Los presidentes sudamericanos se reúnen hoy, martes, en Quito para definir la ayuda de la región a Haití tras el sismo del 12 de enero, en una cumbre que pondrá cara a cara a los mandatarios de Colombia y Venezuela, cuyas relaciones atraviesan por una fuerte tensión.
La cumbre de la Unión de Naciones Suramericanas (Unasur) en Quito fue convocada por su presidente temporal y jefe de Estado ecuatoriano, Rafael Correa, quien visitó Puerto Príncipe el 29 de enero para entregar ayuda humanitaria y ofrecer cooperación del grupo.
En la reunión estarán los presidentes de Venezuela, Hugo Chávez; Colombia, Álvaro Uribe; Perú, Alan García; Paraguay, Fernando Lugo; Ecuador, Rafael Correa, y Haití, René Préval, así como del vicepresidente de Bolivia, Álvaro García Linera.
Al encuentro acudirá, además, el Secretario General de la Organización de Estados Americanos (OEA), José Miguel Insulza, y el delegado de Banco Interamericano de Desarrollo (BID) Ciro de Falco.
También participarán “los cancilleres de Argentina, Surinam (y) República Dominicana, el asesor en Asuntos Internacionales del presidente brasileño (y) representantes de alto nivel de Guyana, Chile, Uruguay”, indicó la Cancillería ecuatoriana.
Correa anticipó que como presidente de la Unasur propondrá una ayuda de largo plazo y no sólo un plan de emergencia para Haití, recordando la “deuda histórica” de la región a ese país, que apoyó la campaña del libertador Simón Bolívar.
“Tenemos que idear una nueva cooperación, para eso es la reunión, para ver cómo acompañamos a Haití, no en la emergencia sino en el mediano y largo plazos hasta ayudarle a enrumbarse hacia el desarrollo”, dijo el mandatario el fin de semana.
Esto “significa sobre todo acompañamiento y fortalecimiento de las instituciones haitianas, porque sin gobierno e instituciones el país no podrá seguir adelante, a no ser que sea como colonia, y eso no lo vamos a permitir”, agregó.
El sismo que devastó la nación caribeña —de diez millones de habitantes— dejó unos 200,000 muertos, más de 4,000 amputados, 300,000 heridos y decenas de miles sin hogar, según cifras oficiales.

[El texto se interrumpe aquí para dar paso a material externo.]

$ cat src/rtl/lfsr_prbs_gen.sv
`default_nettype none
// ============================================================================
// Module   : lfsr_prbs_gen
// Brief    : Parametrised Galois/Fibonacci LFSR PRBS source on a valid/ready
//            stream, with seed load, lock-up recovery and period measurement.
// Revision : 1.0  initial release
// ============================================================================
module lfsr_prbs_gen #(
  parameter int unsigned      WIDTH  = 16,
  parameter int unsigned      GALOIS = 1,
  parameter logic [WIDTH-1:0] TAPS   = 16'hB400,
  parameter logic [WIDTH-1:0] SEED   = 16'hACE1,
  parameter int unsigned      STEPS  = 1
) (
  input  logic             clk,
  input  logic             reset,
  input  logic             en,
  input  logic             load,
  input  logic [WIDTH-1:0] load_value,
  input  logic             out_ready,
  output logic             out_valid,
  output logic [WIDTH-1:0] out_data,
  output logic             lockup,
  output logic             wrap,
  output logic [WIDTH-1:0] period
);

  localparam logic [WIDTH-1:0] c_ONE  = {{(WIDTH-1){1'b0}}, 1'b1};
  localparam logic [WIDTH-1:0] c_ZERO = '0;

  logic [WIDTH-1:0] state_q,  state_d;
  logic [WIDTH-1:0] start_q,  start_d;
  logic [WIDTH-1:0] cnt_q,    cnt_d;
  logic [WIDTH-1:0] period_q, period_d;
  logic             valid_q,  valid_d;
  logic             lockup_q, lockup_d;
  logic             wrap_q,   wrap_d;

  logic             w_fire;
  logic [WIDTH-1:0] w_adv;
  logic [WIDTH-1:0] w_cnt_inc;
  logic [WIDTH-1:0] w_chain [0:STEPS];

  function automatic logic [WIDTH-1:0] f_shift(input logic [WIDTH-1:0] s);
    logic [WIDTH-1:0] r;
    if (GALOIS != 0) begin
      r = (s >> 1) ^ (s[0] ? TAPS : c_ZERO);
    end else begin
      r = {^(s & TAPS), s[WIDTH-1:1]};
    end
    return r;
  endfunction

  // STEPS single shifts unrolled into one combinational advance.
  assign w_chain[0] = state_q;
  for (genvar k = 0; k < STEPS; k++) begin : g_step
    assign w_chain[k+1] = f_shift(w_chain[k]);
  end
  assign w_adv = w_chain[STEPS];

  assign w_fire    = valid_q & out_ready & en;
  assign w_cnt_inc = (cnt_q == '1) ? cnt_q : cnt_q + c_ONE;

  always_comb begin
    state_d  = state_q;
    start_d  = start_q;
    cnt_d    = cnt_q;
    period_d = period_q;
    valid_d  = en;
    lockup_d = 1'b0;
    wrap_d   = 1'b0;
    if (load) begin
      cnt_d = c_ZERO;
      if (load_value != c_ZERO) begin
        state_d = load_value;
        start_d = load_value;
      end else begin
        state_d  = SEED;
        start_d  = SEED;
        lockup_d = 1'b1;
      end
    end else if (w_fire) begin
      // A zero state is a fixed point of both forms, so only the final
      // result of the unrolled advance needs checking.
      if (w_adv == c_ZERO) begin
        state_d  = SEED;
        lockup_d = 1'b1;
        cnt_d    = w_cnt_inc;
      end else if (w_adv == start_q) begin
        state_d  = w_adv;
        wrap_d   = 1'b1;
        period_d = w_cnt_inc;
        cnt_d    = c_ZERO;
      end else begin
        state_d  = w_adv;
        cnt_d    = w_cnt_inc;
      end
    end
  end

  always_ff @(posedge clk or posedge reset) begin
    if (reset) begin
      state_q  <= SEED;
      start_q  <= SEED;
      cnt_q    <= c_ZERO;
      period_q <= c_ZERO;
      valid_q  <= 1'b0;
      lockup_q <= 1'b0;
      wrap_q   <= 1'b0;
    end else begin
      state_q  <= state_d;
      start_q  <= start_d;
      cnt_q    <= cnt_d;
      period_q <= period_d;
      valid_q  <= valid_d;
      lockup_q <= lockup_d;
      wrap_q   <= wrap_d;
    end
  end

  assign out_data  = state_q;
  assign out_valid = valid_q;
  assign lockup    = lockup_q;
  assign wrap      = wrap_q;
  assign period    = period_q;

endmodule
`default_nettype wire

Correa remarcó que “toda ayuda debe buscar fortalecer al gobierno haitiano” y volvió a criticar, en coincidencia con su par venezolano, “el imperialismo de los donantes” que cooperan y obtienen beneficios para ellos mismos.
“Los países ricos, que son partícipes de la tragedia porque siempre le han clavado una deuda externa terrible a Haití, ahora sí mandan mucha ayuda y después se van”, dijo el mandatario, subrayando que la tarea “es extremadamente compleja”.
El sábado, los países del G7 decidieron que “van a anular toda la deuda bilateral de Haití”, dijo el ministro de Finanzas de Canadá, Jim Flaherty, tras una reunión informal con sus colegas de Estados Unidos, Japón, Alemania, Francia, Italia y Reino Unido en la ciudad canadiense de Iqaluit.
Venezuela también anunció que condonará la deuda de la isla con Petrocaribe, una iniciativa regional impulsada por Caracas que da facilidades de crédito para el pago de crudo.